A good pitcher will win more games for a team that a great hitter will. Any team can score runs, but only the good ones can prevent them from being scored.

That has been the problem this season for Eastern’s baseball team.

Eastern is putting up runs in bunches now, but its record is not improving by much. The baseball team was averaging over six runs scored a game through 24 games, but the pitching staff allowed nearly eight runs a game.

Kudos to the Panthers for being able to score runs, but the pitching staff has to take responsibility for their 10-14 record.

If the Panthers’ pitching doesn’t start to show signs of improvement soon, fans have to wonder, how many 9-8 games can Eastern win.

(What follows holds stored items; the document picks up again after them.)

## src/rtl/core/jse_pkg.sv

```systemverilog
// ----------------------------------------------------------------------------
// JSON string escaper package
// Payload structs, op and token codes, and the escape helpers shared by the
// front, the queue and the back of the escaper.
// ----------------------------------------------------------------------------
`default_nettype none

package jse_pkg;

	// Input op codes
	localparam logic [1:0] OP_OPEN  = 2'd0;
	localparam logic [1:0] OP_DATA  = 2'd1;
	localparam logic [1:0] OP_CLOSE = 2'd2;

	// ASCII bytes used by the escapes
	localparam logic [7:0] CH_QUOTE = 8'h22;
	localparam logic [7:0] CH_BSLASH = 8'h5C;
	localparam logic [7:0] CH_ZERO = 8'h30;
	localparam logic [7:0] CH_U = 8'h75;
	localparam logic [7:0] CH_PRINT_LO = 8'h20;
	localparam logic [7:0] CH_PRINT_HI = 8'h7E;

	// Token queue depth between front and back
	localparam int QDEPTH = 4;
	localparam int QPTR_W = $clog2(QDEPTH);
	localparam int QCNT_W = $clog2(QDEPTH + 1);

	// Longest escape is six bytes
	localparam int POS_W = 3;
	localparam logic [POS_W-1:0] POS_LAST_LIT  = 3'd0;
	localparam logic [POS_W-1:0] POS_LAST_PAIR = 3'd1;
	localparam logic [POS_W-1:0] POS_LAST_UNI  = 3'd5;
	localparam logic [POS_W-1:0] POS_BSLASH = 3'd0;
	localparam logic [POS_W-1:0] POS_U      = 3'd1;
	localparam logic [POS_W-1:0] POS_ZERO_A = 3'd2;
	localparam logic [POS_W-1:0] POS_ZERO_B = 3'd3;
	localparam logic [POS_W-1:0] POS_HEX_HI = 3'd4;

	typedef struct packed {
		logic [1:0] op;
		logic [7:0] data_byte;
	} in_item_t;

	typedef struct packed {
		logic [7:0] out_byte;
		logic       run_last;
	} out_item_t;

	// Token kinds: literal byte, backslash pair, \u00XX escape
	typedef enum logic [1:0] {
		KIND_LIT  = 2'd0,
		KIND_PAIR = 2'd1,
		KIND_UNI  = 2'd2
	} kind_t;

	typedef struct packed {
		kind_t      kind;
		logic [7:0] value;
	} token_t;

	function automatic logic [7:0] hex_digit(input logic [3:0] nib);
		logic [7:0] d;
		if (nib < 4'd10) begin
			d = 8'h30 + {4'd0, nib};
		end else begin
			d = 8'h57 + {4'd0, nib};
		end
		return d;
	endfunction

endpackage

`default_nettype wire

```

## src/rtl/core/jse_front.sv

```systemverilog
// ----------------------------------------------------------------------------
// JSON string escaper front
// Accepts input items and classifies each into one escape token; unused ops
// are accepted and dropped.
// ----------------------------------------------------------------------------
`default_nettype none

module jse_front import jse_pkg::*; (
	input  wire logic     valid,
	input  var  in_item_t data,
	output logic          stall,
	input  wire logic     q_full,
	output logic          push,
	output token_t        tok
);

	logic accept;

	assign stall  = q_full;
	assign accept = valid && !q_full;

	always_comb begin
		tok.kind  = KIND_LIT;
		tok.value = data.data_byte;
		push      = 1'b0;
		unique case (data.op) inside
			OP_OPEN, OP_CLOSE: begin
				push      = accept;
				tok.value = CH_QUOTE;
			end
			OP_DATA: begin
				push = accept;
				case (data.data_byte) inside
					CH_QUOTE, CH_BSLASH: tok.kind = KIND_PAIR;
					8'h08: begin tok.kind = KIND_PAIR; tok.value = 8'h62; end
					8'h0C: begin tok.kind = KIND_PAIR; tok.value = 8'h66; end
					8'h0A: begin tok.kind = KIND_PAIR; tok.value = 8'h6E; end
					8'h0D: begin tok.kind = KIND_PAIR; tok.value = 8'h72; end
					8'h09: begin tok.kind = KIND_PAIR; tok.value = 8'h74; end
					default: begin
						if (data.data_byte < CH_PRINT_LO ||
							data.data_byte > CH_PRINT_HI) begin
							tok.kind = KIND_UNI;
						end
					end
				endcase
			end
			default: push = 1'b0;
		endcase
	end

endmodule

`default_nettype wire

```

## src/rtl/core/jse_queue.sv

```systemverilog
// ----------------------------------------------------------------------------
// JSON string escaper token queue
// Small FIFO that decouples classification from byte emission.
// ----------------------------------------------------------------------------
`default_nettype none

module jse_queue import jse_pkg::*; (
	input  wire logic   clk,
	input  wire logic   arst_n,
	input  wire logic   push,
	input  var  token_t push_tok,
	output logic        full,
	input  wire logic   pop,
	output token_t      head,
	output logic        empty
);

	token_t             mem_q [QDEPTH];
	logic [QPTR_W-1:0]  wr_ptr_q;
	logic [QPTR_W-1:0]  rd_ptr_q;
	logic [QCNT_W-1:0]  count_q;
	logic               do_push;
	logic               do_pop;

	assign full    = (count_q == QCNT_W'(QDEPTH));
	assign empty   = (count_q == '0);
	assign do_push = push && !full;
	assign do_pop  = pop && !empty;
	assign head    = mem_q[rd_ptr_q];

	always_ff @(posedge clk or negedge arst_n) begin
		if (!arst_n) begin
			wr_ptr_q <= '0;
			rd_ptr_q <= '0;
			count_q  <= '0;
		end else begin
			if (do_push) begin
				wr_ptr_q <= QPTR_W'((32'(wr_ptr_q) + 1) % QDEPTH);
			end
			if (do_pop) begin
				rd_ptr_q <= QPTR_W'((32'(rd_ptr_q) + 1) % QDEPTH);
			end
			if (do_push && !do_pop) begin
				count_q <= count_q + 1'b1;
			end else if (do_pop && !do_push) begin
				count_q <= count_q - 1'b1;
			end
		end
	end

	always_ff @(posedge clk) begin
		if (do_push) begin
			mem_q[wr_ptr_q] <= push_tok;
		end
	end

endmodule

`default_nettype wire

```

## src/rtl/core/jse_back.sv

```systemverilog
// ----------------------------------------------------------------------------
// JSON string escaper back
// Expands one token at a time into its escape bytes behind an output register.
// ----------------------------------------------------------------------------
`default_nettype none

module jse_back import jse_pkg::*; (
	input  wire logic   clk,
	input  wire logic   arst_n,
	input  wire logic   q_empty,
	input  var  token_t q_head,
	output logic        q_pop,
	output logic        valid,
	input  wire logic   stall,
	output out_item_t   data
);

	token_t           cur_q;
	logic             cur_valid_q;
	logic [POS_W-1:0] pos_q;
	out_item_t        out_q;
	logic             out_valid_q;
	logic             adv;
	logic             last;
	logic             fin;
	logic [7:0]       byte_c;

	assign valid = out_valid_q;
	assign data  = out_q;
	assign adv   = !out_valid_q || !stall;

	always_comb begin
		byte_c = cur_q.value;
		last   = 1'b0;
		unique case (cur_q.kind)
			KIND_LIT: begin
				last = (pos_q == POS_LAST_LIT);
			end
			KIND_PAIR: begin
				last = (pos_q == POS_LAST_PAIR);
				if (pos_q == POS_BSLASH) begin
					byte_c = CH_BSLASH;
				end
			end
			KIND_UNI: begin
				last = (pos_q == POS_LAST_UNI);
				case (pos_q) inside
					POS_BSLASH: byte_c = CH_BSLASH;
					POS_U:      byte_c = CH_U;
					POS_ZERO_A, POS_ZERO_B: byte_c = CH_ZERO;
					POS_HEX_HI: byte_c = hex_digit(cur_q.value[7:4]);
					default:    byte_c = hex_digit(cur_q.value[3:0]);
				endcase
			end
			default: last = 1'b1;
		endcase
	end

	assign fin   = cur_valid_q && adv && last;
	assign q_pop = !q_empty && (!cur_valid_q || fin);

	always_ff @(posedge clk or negedge arst_n) begin
		if (!arst_n) begin
			cur_valid_q <= 1'b0;
			pos_q       <= '0;
			out_valid_q <= 1'b0;
		end else begin
			if (adv) begin
				out_valid_q <= cur_valid_q;
			end
			// load next token, retire a finished one, or step to the next byte
			if (q_pop) begin
				cur_valid_q <= 1'b1;
				pos_q       <= '0;
			end else if (fin) begin
				cur_valid_q <= 1'b0;
			end else if (cur_valid_q && adv) begin
				pos_q <= pos_q + 1'b1;
			end
		end
	end

	always_ff @(posedge clk) begin
		if (q_pop) begin
			cur_q <= q_head;
		end
		if (adv && cur_valid_q) begin
			out_q.out_byte <= byte_c;
			out_q.run_last <= last;
		end
	end

endmodule

`default_nettype wire

```

## src/rtl/core/json_string_escaper.sv

```systemverilog
// An item passes the token queue, token register and output register in turn.
// Throughput: one byte per cycle unless stalled; items give 1, 2 or 6 bytes.
// Input rate is one item per cycle while the four-entry token queue has room.
// Reset clears the queue, the token register and the output valid at once.
// ----------------------------------------------------------------------------
// JSON string escaper
// Turns open/data/close items into the escaped bytes of a JSON string.
// ----------------------------------------------------------------------------
`default_nettype none

module json_string_escaper import jse_pkg::*; (
	input  wire logic      clk,
	input  wire logic      arst_n,
	input  wire logic      in_valid,
	output logic           in_stall,
	input  var  in_item_t  in_data,
	output logic           out_valid,
	input  wire logic      out_stall,
	output out_item_t      out_data
);

	logic   q_full;
	logic   q_empty;
	logic   push;
	logic   pop;
	token_t tok;
	token_t head;

	jse_front u_front (
		.valid  (in_valid),
		.data   (in_data),
		.stall  (in_stall),
		.q_full (q_full),
		.push   (push),
		.tok    (tok)
	);

	jse_queue u_queue (
		.clk      (clk),
		.arst_n   (arst_n),
		.push     (push),
		.push_tok (tok),
		.full     (q_full),
		.pop      (pop),
		.head     (head),
		.empty    (q_empty)
	);

	jse_back u_back (
		.clk     (clk),
		.arst_n  (arst_n),
		.q_empty (q_empty),
		.q_head  (head),
		.q_pop   (pop),
		.valid   (out_valid),
		.stall   (out_stall),
		.data    (out_data)
	);

endmodule

`default_nettype wire

```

Currently Eastern’s earned run average is 6.42, so some of the pitching staff’s problems does have something to do with the team’s 51 errors, but that is not a catch-all excuse considering Eastern’s opponents have committed errors and have a cumulative ERA of of 5.16.

The problem is not with the entire staff; two of Eastern’s seniors are pitching great, but aren’t getting wins.

Damon White and Nathan Stone both have ERAs under two (1.69, 1.10 respectively), but they have a combined 4-3 record.

Of the rest of Eastern’s pitching staff, only senior Matt Tyson has and ERA under five.

Four of the Panthers pitchers with seven or more innings worked this year have ERAs in double digits.

Eastern needs to fill a couple of holes in their pitching staff. The Panthers have three reliable pitchers, Stone, White and Tyson.

But after Sunday’s game, Tyson might be off that list. In 1/3 of an inning he gave up six runs on four hits, three earned. The only out he recorded was a strike out.

The Panthers need a good left arms somewhere in their staff. Of their 12 players listed as pitchers, only two, freshman Kirk Miller and sophomore Jason Pinnell, are left- handed and neither are dominating hitters.

Miller has pitched 10 innings in five appearances allowing 18 hits and 12 walks earning an astronomical 15.30 ERA.

Pinnell has fared better, but his 8.03 ERA is nothing worth bragging about.

Like Miller, control is a problem for Pinnell, who has yielded nine walks in 12 1/3 innings.

Control in general is a major problem for the Panthers, only four pitchers on the staff average over two innings without giving up a walk (White, Tyson, Stone and junior Andy Kuntz).

Adding a reliable left arm to the staff would help the Panthers, but getting more pitchers to find the strike zone would make a huge difference. It would cut down on the number of pitches allowing players limited by pitch counts to go deeper into games.

It would also cut down on the number of base runners able to score when the defense commits one of its 51 errors.

Eastern has proven it can score; now the OVC schedule has begun, however, it has to prove it can prevent teams from scoring.